In a conventional laser SP surgery, surgical laser pulse energy is selected according to a clinician's past experiences. However, the inclusion of an acoustic detector makes it possible to optimize surgical laser pulse energy objectively for the first time. For the laser treatment vascular malformations, the optimal laser pulse energy would heat the selected surgical target to a predetermined temperature for photocoagulation. For applications based on laser photodisruption such as laser tattoo removal, the optimal surgical laser pulse energy would heat a selected surgical target to <NUM> and cause laser-induced cavitation.
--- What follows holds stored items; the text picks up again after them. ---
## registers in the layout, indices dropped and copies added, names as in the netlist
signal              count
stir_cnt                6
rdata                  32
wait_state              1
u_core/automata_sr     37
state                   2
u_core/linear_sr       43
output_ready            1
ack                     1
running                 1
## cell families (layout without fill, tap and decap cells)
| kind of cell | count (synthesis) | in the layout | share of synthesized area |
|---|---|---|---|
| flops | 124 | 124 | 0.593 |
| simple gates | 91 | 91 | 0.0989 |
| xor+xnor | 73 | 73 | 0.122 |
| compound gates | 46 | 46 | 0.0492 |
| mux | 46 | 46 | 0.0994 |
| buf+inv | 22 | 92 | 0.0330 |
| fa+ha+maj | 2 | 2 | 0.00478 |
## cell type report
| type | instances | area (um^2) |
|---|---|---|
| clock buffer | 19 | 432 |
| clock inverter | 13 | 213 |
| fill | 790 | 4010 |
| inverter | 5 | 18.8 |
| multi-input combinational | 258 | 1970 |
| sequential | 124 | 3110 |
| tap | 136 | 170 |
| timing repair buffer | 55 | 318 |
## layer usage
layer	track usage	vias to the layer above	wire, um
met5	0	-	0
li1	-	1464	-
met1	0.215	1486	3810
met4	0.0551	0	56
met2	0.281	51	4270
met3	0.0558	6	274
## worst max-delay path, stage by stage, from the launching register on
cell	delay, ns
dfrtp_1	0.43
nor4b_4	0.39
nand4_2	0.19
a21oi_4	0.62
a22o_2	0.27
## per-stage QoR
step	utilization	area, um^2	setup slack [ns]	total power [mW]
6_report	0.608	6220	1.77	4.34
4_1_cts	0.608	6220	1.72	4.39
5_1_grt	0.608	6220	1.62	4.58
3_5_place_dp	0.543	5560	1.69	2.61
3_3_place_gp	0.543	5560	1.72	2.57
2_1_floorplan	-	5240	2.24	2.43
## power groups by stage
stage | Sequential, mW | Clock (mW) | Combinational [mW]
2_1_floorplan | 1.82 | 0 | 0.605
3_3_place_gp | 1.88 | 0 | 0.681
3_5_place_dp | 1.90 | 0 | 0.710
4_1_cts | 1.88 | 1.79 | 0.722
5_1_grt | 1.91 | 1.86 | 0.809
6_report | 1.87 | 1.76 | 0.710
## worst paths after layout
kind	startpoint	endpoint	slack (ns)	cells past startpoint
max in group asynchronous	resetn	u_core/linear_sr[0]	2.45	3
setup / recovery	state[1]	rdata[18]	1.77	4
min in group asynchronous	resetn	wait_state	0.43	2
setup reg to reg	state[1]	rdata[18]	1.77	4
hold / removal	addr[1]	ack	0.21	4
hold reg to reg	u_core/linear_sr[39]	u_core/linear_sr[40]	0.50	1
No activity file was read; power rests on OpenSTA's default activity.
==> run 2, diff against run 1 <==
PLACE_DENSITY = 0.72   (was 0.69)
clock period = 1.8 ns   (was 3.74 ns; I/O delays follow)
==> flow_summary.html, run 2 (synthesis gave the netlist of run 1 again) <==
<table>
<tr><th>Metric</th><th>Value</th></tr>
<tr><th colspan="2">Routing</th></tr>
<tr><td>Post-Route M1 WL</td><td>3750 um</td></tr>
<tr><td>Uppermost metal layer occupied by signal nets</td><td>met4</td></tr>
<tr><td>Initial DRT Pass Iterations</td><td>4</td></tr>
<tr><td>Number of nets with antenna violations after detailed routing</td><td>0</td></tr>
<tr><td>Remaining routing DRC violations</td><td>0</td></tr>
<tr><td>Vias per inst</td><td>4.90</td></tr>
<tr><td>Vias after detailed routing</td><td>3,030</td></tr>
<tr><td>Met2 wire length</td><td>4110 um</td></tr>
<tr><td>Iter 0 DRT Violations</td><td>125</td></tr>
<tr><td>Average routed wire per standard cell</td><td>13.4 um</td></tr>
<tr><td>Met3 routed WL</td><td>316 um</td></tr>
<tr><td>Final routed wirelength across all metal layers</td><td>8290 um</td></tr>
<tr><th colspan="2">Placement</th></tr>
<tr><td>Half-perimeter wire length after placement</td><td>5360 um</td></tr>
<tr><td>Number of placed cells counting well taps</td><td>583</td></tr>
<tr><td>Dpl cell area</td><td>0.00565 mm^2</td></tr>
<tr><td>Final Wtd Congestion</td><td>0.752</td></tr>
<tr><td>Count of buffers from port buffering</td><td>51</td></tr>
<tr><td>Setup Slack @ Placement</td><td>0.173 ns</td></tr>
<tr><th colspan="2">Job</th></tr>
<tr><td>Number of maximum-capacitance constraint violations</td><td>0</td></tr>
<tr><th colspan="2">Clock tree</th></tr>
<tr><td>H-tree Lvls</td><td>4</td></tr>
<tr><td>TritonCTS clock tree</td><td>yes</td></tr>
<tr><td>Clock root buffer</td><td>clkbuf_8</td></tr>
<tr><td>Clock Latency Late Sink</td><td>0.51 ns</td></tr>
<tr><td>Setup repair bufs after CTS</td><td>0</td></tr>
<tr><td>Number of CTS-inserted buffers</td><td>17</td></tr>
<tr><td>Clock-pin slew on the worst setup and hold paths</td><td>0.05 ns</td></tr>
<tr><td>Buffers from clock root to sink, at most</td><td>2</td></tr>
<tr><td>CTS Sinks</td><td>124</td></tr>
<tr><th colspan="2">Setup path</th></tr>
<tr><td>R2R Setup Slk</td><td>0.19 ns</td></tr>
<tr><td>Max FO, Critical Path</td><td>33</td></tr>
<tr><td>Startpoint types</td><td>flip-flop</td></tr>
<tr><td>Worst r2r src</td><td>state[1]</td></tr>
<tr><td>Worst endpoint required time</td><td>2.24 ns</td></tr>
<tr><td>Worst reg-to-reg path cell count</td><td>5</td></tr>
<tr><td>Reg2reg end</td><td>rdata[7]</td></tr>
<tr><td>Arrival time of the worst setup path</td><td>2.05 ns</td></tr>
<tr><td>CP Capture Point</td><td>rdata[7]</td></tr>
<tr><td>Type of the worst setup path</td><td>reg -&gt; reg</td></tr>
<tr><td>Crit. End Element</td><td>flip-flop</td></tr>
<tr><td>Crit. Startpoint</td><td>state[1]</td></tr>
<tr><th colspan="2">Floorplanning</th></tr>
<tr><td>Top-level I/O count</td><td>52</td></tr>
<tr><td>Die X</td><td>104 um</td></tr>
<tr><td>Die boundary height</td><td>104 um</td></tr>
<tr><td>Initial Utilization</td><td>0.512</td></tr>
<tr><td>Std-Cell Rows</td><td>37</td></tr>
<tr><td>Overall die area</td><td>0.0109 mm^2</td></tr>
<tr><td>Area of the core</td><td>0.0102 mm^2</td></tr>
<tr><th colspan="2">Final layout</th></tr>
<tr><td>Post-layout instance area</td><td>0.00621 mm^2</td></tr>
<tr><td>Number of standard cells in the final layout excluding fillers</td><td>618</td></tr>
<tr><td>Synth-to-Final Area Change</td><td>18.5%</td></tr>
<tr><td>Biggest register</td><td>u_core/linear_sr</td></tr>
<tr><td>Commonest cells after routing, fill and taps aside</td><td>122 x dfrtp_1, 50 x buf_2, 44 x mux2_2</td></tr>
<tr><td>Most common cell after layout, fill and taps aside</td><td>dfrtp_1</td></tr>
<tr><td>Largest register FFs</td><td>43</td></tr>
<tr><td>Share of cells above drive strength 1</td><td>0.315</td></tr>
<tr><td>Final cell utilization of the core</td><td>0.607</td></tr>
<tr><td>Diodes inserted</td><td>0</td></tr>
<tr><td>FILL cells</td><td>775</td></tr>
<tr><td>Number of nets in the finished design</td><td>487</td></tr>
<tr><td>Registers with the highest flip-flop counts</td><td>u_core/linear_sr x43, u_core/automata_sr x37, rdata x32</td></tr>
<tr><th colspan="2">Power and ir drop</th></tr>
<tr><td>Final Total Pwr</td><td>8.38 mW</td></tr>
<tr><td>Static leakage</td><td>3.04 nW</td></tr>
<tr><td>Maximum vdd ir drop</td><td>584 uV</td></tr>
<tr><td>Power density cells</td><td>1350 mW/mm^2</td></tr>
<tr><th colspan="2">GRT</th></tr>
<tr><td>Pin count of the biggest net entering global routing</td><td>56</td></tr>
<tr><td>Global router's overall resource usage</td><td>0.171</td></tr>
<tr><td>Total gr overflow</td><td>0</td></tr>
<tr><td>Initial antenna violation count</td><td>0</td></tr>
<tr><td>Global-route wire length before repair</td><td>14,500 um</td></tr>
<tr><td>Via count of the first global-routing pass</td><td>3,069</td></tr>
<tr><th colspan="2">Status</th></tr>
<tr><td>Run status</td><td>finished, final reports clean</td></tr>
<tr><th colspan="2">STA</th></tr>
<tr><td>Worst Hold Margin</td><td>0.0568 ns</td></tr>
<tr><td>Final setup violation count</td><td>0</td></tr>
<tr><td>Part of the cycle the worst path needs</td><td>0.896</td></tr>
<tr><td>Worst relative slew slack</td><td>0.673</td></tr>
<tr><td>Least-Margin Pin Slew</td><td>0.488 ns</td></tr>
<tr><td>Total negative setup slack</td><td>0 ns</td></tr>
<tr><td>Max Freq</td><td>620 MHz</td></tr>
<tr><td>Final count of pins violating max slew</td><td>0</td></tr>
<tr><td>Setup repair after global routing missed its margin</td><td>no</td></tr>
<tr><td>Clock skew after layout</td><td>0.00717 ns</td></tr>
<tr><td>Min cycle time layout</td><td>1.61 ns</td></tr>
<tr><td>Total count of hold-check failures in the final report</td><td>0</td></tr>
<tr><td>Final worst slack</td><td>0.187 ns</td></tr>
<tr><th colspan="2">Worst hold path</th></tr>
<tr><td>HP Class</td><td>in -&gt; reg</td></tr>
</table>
===== src/ssc_pkg.sv =====
// constants, encodings and the parity helper for the serial status/control block
// assumes a single 250 MHz clock domain and a plain register port
`default_nettype none
package ssc_pkg;
    // register addresses on the plain register port
    localparam logic [1:0] ADDR_STATUS = 2'h0;
    localparam logic [1:0] ADDR_DATA = 2'h1;
    localparam logic [1:0] ADDR_CTRL1 = 2'h2;
    localparam logic [1:0] ADDR_CTRL2 = 2'h3;
    // reset values
    localparam logic [7:0] STATUS_RESET = 8'hC0;
    localparam logic [7:0] CTRL_RESET = 8'h00;
    // serial_status bit positions
    localparam int ST_TX_EMPTY = 7;
    localparam int ST_TX_DONE = 6;
    localparam int ST_RX_FULL = 5;
    localparam int ST_IDLE = 4;
    localparam int ST_OVERRUN = 3;
    localparam int ST_NOISE = 2;
    localparam int ST_FRAMING = 1;
    localparam int ST_PARITY = 0;
    // serial_control_one bit positions
    localparam int CR1_RX_NINTH = 7;
    localparam int CR1_TX_NINTH = 6;
    localparam int CR1_LP_STOP = 5;
    localparam int CR1_NINE = 4;
    localparam int CR1_WAKE_ADDR = 3;
    localparam int CR1_PARITY_ON = 2;
    localparam int CR1_PARITY_ODD = 1;
    localparam int CR1_PARITY_IRQ = 0;
    // serial_control_two bit positions
    localparam int CR2_TX_EMPTY_IRQ = 7;
    localparam int CR2_TX_DONE_IRQ = 6;
    localparam int CR2_RX_IRQ = 5;
    localparam int CR2_IDLE_IRQ = 4;
    localparam int CR2_TX_ON = 3;
    localparam int CR2_RX_ON = 2;
    localparam int CR2_RX_MUTE = 1;
    localparam int CR2_SEND_BREAK = 0;
    // data bit counts and whole frame lengths in bit times
    localparam logic [3:0] BITS_EIGHT = 4'h8;
    localparam logic [3:0] BITS_NINE = 4'h9;
    localparam logic [3:0] FRAME_EIGHT = 4'hA;
    localparam logic [3:0] FRAME_NINE = 4'hB;
    localparam logic [3:0] CNT_ONE = 4'h1;
    // parity coverage masks
    localparam logic [8:0] PMASK_TX8 = 9'h07F;
    localparam logic [8:0] PMASK_TX9 = 9'h0FF;
    localparam logic [8:0] PMASK_RX8 = 9'h0FF;
    localparam logic [8:0] PMASK_RX9 = 9'h1FF;

    typedef enum logic [3:0] {
        TX_IDLE = 4'h1, TX_START = 4'h2, TX_DATA = 4'h4, TX_STOP = 4'h8
    } ssc_tx_e;
    typedef enum logic [3:0] {
        RX_IDLE = 4'h1, RX_START = 4'h2, RX_DATA = 4'h4, RX_STOP = 4'h8
    } ssc_rx_e;
    typedef enum logic [2:0] {
        KIND_DATA = 3'h1, KIND_PREAMBLE = 3'h2, KIND_BREAK = 3'h4
    } ssc_kind_e;

    // parity of the masked bits, inverted for odd parity
    function automatic logic ssc_par(input logic [8:0] v, input logic [8:0] m,
                                     input logic odd);
        ssc_par = (^(v & m)) ^ odd;
    endfunction
endpackage
`default_nettype wire


===== src/ssc_bit_timer.sv =====
// bit-time prescaler: one tick per bit time, restartable at half a bit
// assumes run is low whenever the counter must freeze
`default_nettype none
module ssc_bit_timer #(parameter int CYCLES = 16) (
    input wire logic mclk,
    input wire logic rst_b,
    input wire logic run,
    input wire logic restart,
    output logic tick
);
    localparam int W = $clog2(CYCLES);
    localparam logic [W-1:0] LAST = W'(CYCLES - 1);
    localparam logic [W-1:0] HALF = W'(CYCLES / 2);
    logic [W-1:0] cnt;

    // tick on the last count of each bit time
    assign tick = run && (cnt == LAST);

    // counter holds while stopped so a frozen frame resumes in place
    always_ff @(posedge mclk) begin
        if (!rst_b) begin
            cnt <= '0;
        end else if (restart) begin
            cnt <= HALF;
        end else if (run) begin
            cnt <= tick ? '0 : cnt + 1'b1;
        end
    end
endmodule
`default_nettype wire


===== src/ssc_top.sv =====
// serial interface status, control and interrupt logic with its bit engines
// assumes register strobes synchronous to mclk and a sampled receive line
`default_nettype none
// What this block does
// - in wait mode keep running; enabled, unmasked events raise a wake request
// - in halt mode freeze engines and registers; no interrupt or wake
// - all events share one request, gated by enables and the cpu mask
// - status resets to C0h and ignores software writes
// - buffer-empty flag sets on transfer to shifter; status then data write clears
// - no transfer while buffer-empty flag is still set
// - transmit-done flag sets after data frames only; status then data write clears
// - receive-full sets on delivery; status then data read clears
// - idle flag sets on idle line, rearmed only by a new receive-full
// - overrun keeps old holding data and raises via receive enable
// - noise flag sets with delivery, no own interrupt
// - framing flag on bad stop or break; overrun wins over it
// - parity flag sets on failed check; status read then data access clears
// - ninth received bit stored, ninth sent bit taken from control one
// - low-power stop halts prescalers and outputs after current byte
// - word length selects eight or nine data bits; not changed mid-frame
// - wake method: idle line or address mark
// - parity replaces word msb and is checked; change applies next byte
// - parity select even or odd, applied from next byte
// - parity interrupt enable gates the parity flag onto the request
// - receive enable requests on overrun or receive-full
// - one bit time passes after transmit enable before sending
// - send-break set then cleared sends one break word after current word
// - mute set by software, cleared by hardware on selected wake
module ssc_top import ssc_pkg::*; #(parameter int BIT_CYCLES = 16) (
    input wire logic mclk,
    input wire logic rst_b,
    input wire logic [1:0] regAddr,
    input wire logic [7:0] regWrData,
    input wire logic regWr,
    input wire logic regRd,
    output logic [7:0] regRdData,
    input wire logic cpuIntMask,
    input wire logic waitMode,
    input wire logic haltMode,
    output logic irqReq,
    output logic wakeReq,
    input wire logic rxLine,
    output logic txLine,
    output logic txLineEn
);
    logic [6:0] ctrlOne;
    logic [7:0] ctrlTwo;
    logic rxNinth;
    logic txEmpty, txDone, rxFull, idleFlag, overrun, noiseFlag, framingFlag, parityErr;
    logic [7:0] status, snap, txHolding, rxHolding;
    logic seen, seenByRead;
    logic statusAcc, dataRd, dataWr, clrRx, clrTx, clrPe;
    ssc_tx_e txState;
    ssc_rx_e rxState;
    ssc_kind_e txKind;
    logic txTick, txRun, txReady, txOnPrev, brkPrev, prePend, brkPend;
    logic txStart, txLoad, tcSet;
    logic [8:0] txData, txShift;
    logic [3:0] txCnt;
    logic rxTick, rxRun, rxStartDet, rxLinePrev, rxNoise, rxFrErr;
    logic rxNine, rxParOn, rxParOdd, idleArmed;
    logic [8:0] rxShift, rxWord;
    logic [3:0] rxCnt, idleCnt;
    logic rxDone, addrWake, accept, rxSet, ovrSet, idleEv, idleSet, rxParBad;
    logic lpStop, nine, muteOn;

    assign lpStop = ctrlOne[CR1_LP_STOP];
    assign nine = ctrlOne[CR1_NINE];
    assign muteOn = ctrlTwo[CR2_RX_MUTE];
    assign status = {txEmpty, txDone, rxFull, idleFlag, overrun, noiseFlag,
                     framingFlag, parityErr};

    // register port decode; writes and clearing accesses are ignored while halted, plain reads still return data
    assign statusAcc = (regRd || regWr) && regAddr == ADDR_STATUS && !haltMode;
    assign dataRd = regRd && regAddr == ADDR_DATA && !haltMode;
    assign dataWr = regWr && regAddr == ADDR_DATA && !haltMode;

    // two-step clear: remember which flags were seen at the status access
    always_ff @(posedge mclk) begin
        if (!rst_b) begin
            seen <= 1'b0;
            seenByRead <= 1'b0;
            snap <= 8'h00;
        end else if (statusAcc) begin
            seen <= 1'b1;
            seenByRead <= regRd;
            snap <= status;
        end else if (dataRd || dataWr) begin
            seen <= 1'b0;
            seenByRead <= 1'b0;
        end
    end
    assign clrRx = seen && dataRd;
    assign clrTx = seen && dataWr;
    assign clrPe = seen && seenByRead && (dataRd || dataWr) && snap[ST_PARITY];

    // control registers; hardware wake clears mute unless software writes either control register
    always_ff @(posedge mclk) begin
        if (!rst_b) begin
            ctrlOne <= CTRL_RESET[6:0];
            ctrlTwo <= CTRL_RESET;
        end else if (regWr && !haltMode && regAddr == ADDR_CTRL1) begin
            ctrlOne <= regWrData[6:0];
        end else if (regWr && !haltMode && regAddr == ADDR_CTRL2) begin
            ctrlTwo <= regWrData;
        end else if (addrWake || (idleEv && muteOn && !ctrlOne[CR1_WAKE_ADDR])) begin
            ctrlTwo[CR2_RX_MUTE] <= 1'b0;
        end
    end

    // transmit holding register
    always_ff @(posedge mclk) begin
        if (!rst_b) begin
            txHolding <= 8'h00;
        end else if (dataWr) begin
            txHolding <= regWrData;
        end
    end

    // read data valid in the cycle after the read strobe only
    always_ff @(posedge mclk) begin
        if (!rst_b) begin
            regRdData <= 8'h00;
        end else if (regRd) begin
            unique case (regAddr)
                ADDR_STATUS: regRdData <= status;
                ADDR_DATA: regRdData <= rxHolding;
                ADDR_CTRL1: regRdData <= {rxNinth, ctrlOne};
                ADDR_CTRL2: regRdData <= ctrlTwo;
            endcase
        end else begin
            regRdData <= 8'h00;
        end
    end

    // shared request and wake, nothing while halted
    always_comb begin
        irqReq = ((txEmpty && ctrlTwo[CR2_TX_EMPTY_IRQ])
                 || (txDone && ctrlTwo[CR2_TX_DONE_IRQ])
                 || ((rxFull || overrun) && ctrlTwo[CR2_RX_IRQ])
                 || (idleFlag && ctrlTwo[CR2_IDLE_IRQ])
                 || (parityErr && ctrlOne[CR1_PARITY_IRQ]))
                 && !cpuIntMask && !haltMode;
        wakeReq = irqReq && waitMode;
    end

    // transmit prescaler runs while enabled or busy, stops in halt or in low power when idle
    assign txRun = !haltMode && (ctrlTwo[CR2_TX_ON] || txState != TX_IDLE)
                   && !(lpStop && txState == TX_IDLE);
    ssc_bit_timer #(.CYCLES(BIT_CYCLES)) u_txTimer (
        .mclk(mclk),
        .rst_b(rst_b),
        .run(txRun),
        .restart(1'b0),
        .tick(txTick)
    );

    // frame selection: break, then preamble, then data only when flag is clear
    assign txStart = txState == TX_IDLE && txTick && txReady
                     && (brkPend || prePend || !txEmpty);
    assign txLoad = txStart && !brkPend && !prePend && !txEmpty;
    assign tcSet = txState == TX_STOP && txTick && txKind == KIND_DATA;
    always_comb begin
        txData = {ctrlOne[CR1_TX_NINTH], txHolding};
        if (ctrlOne[CR1_PARITY_ON]) begin
            if (nine) begin
                txData[8] = ssc_par(txData, PMASK_TX9, ctrlOne[CR1_PARITY_ODD]);
            end else begin
                txData[7] = ssc_par(txData, PMASK_TX8, ctrlOne[CR1_PARITY_ODD]);
            end
        end
    end

    // enable delay, preamble and break requests
    always_ff @(posedge mclk) begin
        if (!rst_b) begin
            txReady <= 1'b0;
            txOnPrev <= 1'b0;
            brkPrev <= 1'b0;
            prePend <= 1'b0;
            brkPend <= 1'b0;
        end else if (!haltMode) begin
            txOnPrev <= ctrlTwo[CR2_TX_ON];
            brkPrev <= ctrlTwo[CR2_SEND_BREAK];
            if (!ctrlTwo[CR2_TX_ON]) begin
                txReady <= 1'b0;
            end else if (txTick) begin
                txReady <= 1'b1;
            end
            if (ctrlTwo[CR2_TX_ON] && !txOnPrev) begin
                prePend <= 1'b1;
            end else if (txStart && !brkPend) begin
                prePend <= 1'b0;
            end
            if (brkPrev && !ctrlTwo[CR2_SEND_BREAK]) begin
                brkPend <= 1'b1;
            end else if (txStart) begin
                brkPend <= 1'b0;
            end
        end
    end

    // transmit frame engine, format latched at frame start
    always_ff @(posedge mclk) begin
        if (!rst_b) begin
            txState <= TX_IDLE;
            txKind <= KIND_DATA;
            txShift <= 9'h000;
            txCnt <= 4'h0;
            txLine <= 1'b1;
        end else if (txTick) begin
            unique case (txState)
                TX_IDLE: if (txStart) begin
                    txState <= TX_START;
                    txCnt <= nine ? BITS_NINE : BITS_EIGHT;
                    if (brkPend) begin
                        txKind <= KIND_BREAK;
                        txShift <= 9'h000;
                        txLine <= 1'b0;
                    end else if (prePend) begin
                        txKind <= KIND_PREAMBLE;
                        txShift <= 9'h1FF;
                    end else begin
                        txKind <= KIND_DATA;
                        txShift <= txData;
                        txLine <= 1'b0;
                    end
                end
                TX_START, TX_DATA: begin
                    if (txCnt == 4'h0) begin
                        txState <= TX_STOP;
                        txLine <= txKind != KIND_BREAK;
                    end else begin
                        txState <= TX_DATA;
                        txLine <= txShift[0];
                        txShift <= {1'b0, txShift[8:1]};
                        txCnt <= txCnt - CNT_ONE;
                    end
                end
                TX_STOP: begin
                    txState <= TX_IDLE;
                    txLine <= 1'b1;
                end
            endcase
        end
    end
    assign txLineEn = (ctrlTwo[CR2_TX_ON] || txState != TX_IDLE)
                      && !(lpStop && txState == TX_IDLE);

    // receive prescaler, restarted half a bit into the start bit
    assign rxRun = !haltMode && ctrlTwo[CR2_RX_ON] && !(lpStop && rxState == RX_IDLE);
    assign rxStartDet = rxState == RX_IDLE && rxRun && !rxLine;
    ssc_bit_timer #(.CYCLES(BIT_CYCLES)) u_rxTimer (
        .mclk(mclk),
        .rst_b(rst_b),
        .run(rxRun),
        .restart(rxStartDet),
        .tick(rxTick)
    );

    // receive frame engine; noise when the line moved just before the sample
    always_ff @(posedge mclk) begin
        if (!rst_b) begin
            rxState <= RX_IDLE;
            rxShift <= 9'h000;
            rxCnt <= 4'h0;
            rxNoise <= 1'b0;
            rxNine <= 1'b0;
            rxParOn <= 1'b0;
            rxParOdd <= 1'b0;
            rxLinePrev <= 1'b1;
        end else if (!haltMode) begin
            rxLinePrev <= rxLine;
            if (rxStartDet) begin
                rxState <= RX_START;
                rxNoise <= 1'b0;
                rxNine <= nine;
                rxParOn <= ctrlOne[CR1_PARITY_ON];
                rxParOdd <= ctrlOne[CR1_PARITY_ODD];
            end else if (rxTick && rxState != RX_IDLE) begin
                rxNoise <= rxNoise || (rxLine != rxLinePrev);
                unique case (rxState)
                    RX_START: begin
                        rxState <= rxLine ? RX_IDLE : RX_DATA;
                        rxCnt <= rxNine ? BITS_NINE : BITS_EIGHT;
                    end
                    RX_DATA: begin
                        rxShift <= {rxLine, rxShift[8:1]};
                        rxCnt <= rxCnt - CNT_ONE;
                        if (rxCnt == CNT_ONE) begin
                            rxState <= RX_STOP;
                        end
                    end
                    default: begin
                        rxState <= RX_IDLE;
                    end
                endcase
            end
        end
    end

    // completed word and its checks
    assign rxDone = rxState == RX_STOP && rxTick;
    assign rxWord = rxNine ? rxShift : {1'b0, rxShift[8:1]};
    assign rxParBad = rxParOn && ssc_par(rxWord, rxNine ? PMASK_RX9 : PMASK_RX8, rxParOdd);
    assign addrWake = rxDone && muteOn && ctrlOne[CR1_WAKE_ADDR]
                      && (rxNine ? rxWord[8] : rxWord[7]);
    assign accept = !muteOn || addrWake;
    assign rxSet = rxDone && accept && !rxFull;
    assign ovrSet = rxDone && accept && rxFull;
    always_comb begin
        rxFrErr = !rxLine;
    end

    // idle line: a whole frame time of high line while idle
    always_ff @(posedge mclk) begin
        if (!rst_b) begin
            idleCnt <= 4'h0;
        end else if (rxState != RX_IDLE || (rxTick && !rxLine)) begin
            idleCnt <= 4'h0;
        end else if (rxTick && !idleEv) begin
            idleCnt <= idleCnt + CNT_ONE;
        end
    end
    assign idleEv = rxState == RX_IDLE && rxTick && rxLine
                    && idleCnt == (nine ? FRAME_NINE : FRAME_EIGHT) - CNT_ONE;
    assign idleSet = idleEv && !muteOn && idleArmed;

    // idle rearms only after a new receive-full
    always_ff @(posedge mclk) begin
        if (!rst_b) begin
            idleArmed <= 1'b0;
        end else if (rxSet) begin
            idleArmed <= 1'b1;
        end else if (idleSet) begin
            idleArmed <= 1'b0;
        end
    end

    // received data and ninth bit, old data kept on overrun
    always_ff @(posedge mclk) begin
        if (!rst_b) begin
            rxHolding <= 8'h00;
            rxNinth <= 1'b0;
        end else if (rxSet) begin
            rxHolding <= rxWord[7:0];
            if (rxNine) begin
                rxNinth <= rxWord[8];
            end
        end
    end

    // status flags: a set in the clearing cycle wins
    always_ff @(posedge mclk) begin
        if (!rst_b) begin
            {txEmpty, txDone, rxFull, idleFlag} <= STATUS_RESET[7:4];
            {overrun, noiseFlag, framingFlag, parityErr} <= STATUS_RESET[3:0];
        end else begin
            txEmpty <= txLoad || (txEmpty && !(clrTx && snap[ST_TX_EMPTY]));
            txDone <= tcSet || (txDone && !(clrTx && snap[ST_TX_DONE]));
            rxFull <= rxSet || (rxFull && !(clrRx && snap[ST_RX_FULL]));
            idleFlag <= idleSet || (idleFlag && !(clrRx && snap[ST_IDLE]));
            overrun <= ovrSet || (overrun && !(clrRx && snap[ST_OVERRUN]));
            noiseFlag <= (rxSet && rxNoise)
                         || (noiseFlag && !(clrRx && snap[ST_NOISE]));
            framingFlag <= (rxSet && rxFrErr)
                           || (framingFlag && !(clrRx && snap[ST_FRAMING]));
            parityErr <= (rxSet && rxParBad) || (parityErr && !clrPe);
        end
    end
endmodule
`default_nettype wire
<FIG> shows an example of surgical laser pulse energy optimization in a tunable laser during a laser photocoagulation SP surgery. We assume the laser wavelength is already optimized before laser power optimization. First, we select a surgical target with a <NUM>-D, depth resolved tissue information excited by a temperature-sensing laser pulse and acquired by an acoustic detector; Second, we optimize laser pulse width after measuring the surgical target' s thermal relaxation time; Third, we send a surgical laser pulse and measure excited photoacoustic signal; Fourth, we send both the surgical laser pulse and the temperature-sensing laser pulse, measure the photoacoustic signal excited by dual pulses, and calculate the amplitude of the photoacoustic signal excited by the temperature-sensing laser pulse; Fifth, we separate the temperature-dependent part with a logarithm operation, calculate a relative logarithm function value by subtracting the baseline signal acquired in previous steps, and determine the temperature of the surgical target; Sixth, we determine whether the surgical target reaches a predetermined temperature for photocoagulation. If not, we wait for the temperature to recover its original body temperature, increase the laser pulse energy and return to the third step. If the temperature reaches to a predetermined temperature for photocoagulation, we end the operation with the optimized laser pulse energy for photocoagulation of the surgical target. The same technique in <FIG> applies to pulsed laser (coherent light source) SP surgical systems, other non-coherent pulsed light-source SP surgical systems, high-intensity- focused-ultrasound therapy systems for optimizing ultrasound beam energy, and other general radiation SP systems using a surgical pulsed radiation beam to heat up lesions in tissue or extraneous contrast agents attached to lesions in tissue, and a pulsed or modulated temperature sensing radiation beam to effectively excite photoacoustic waves from lesions in tissue or extraneous contrast agents attached to lesions in tissue.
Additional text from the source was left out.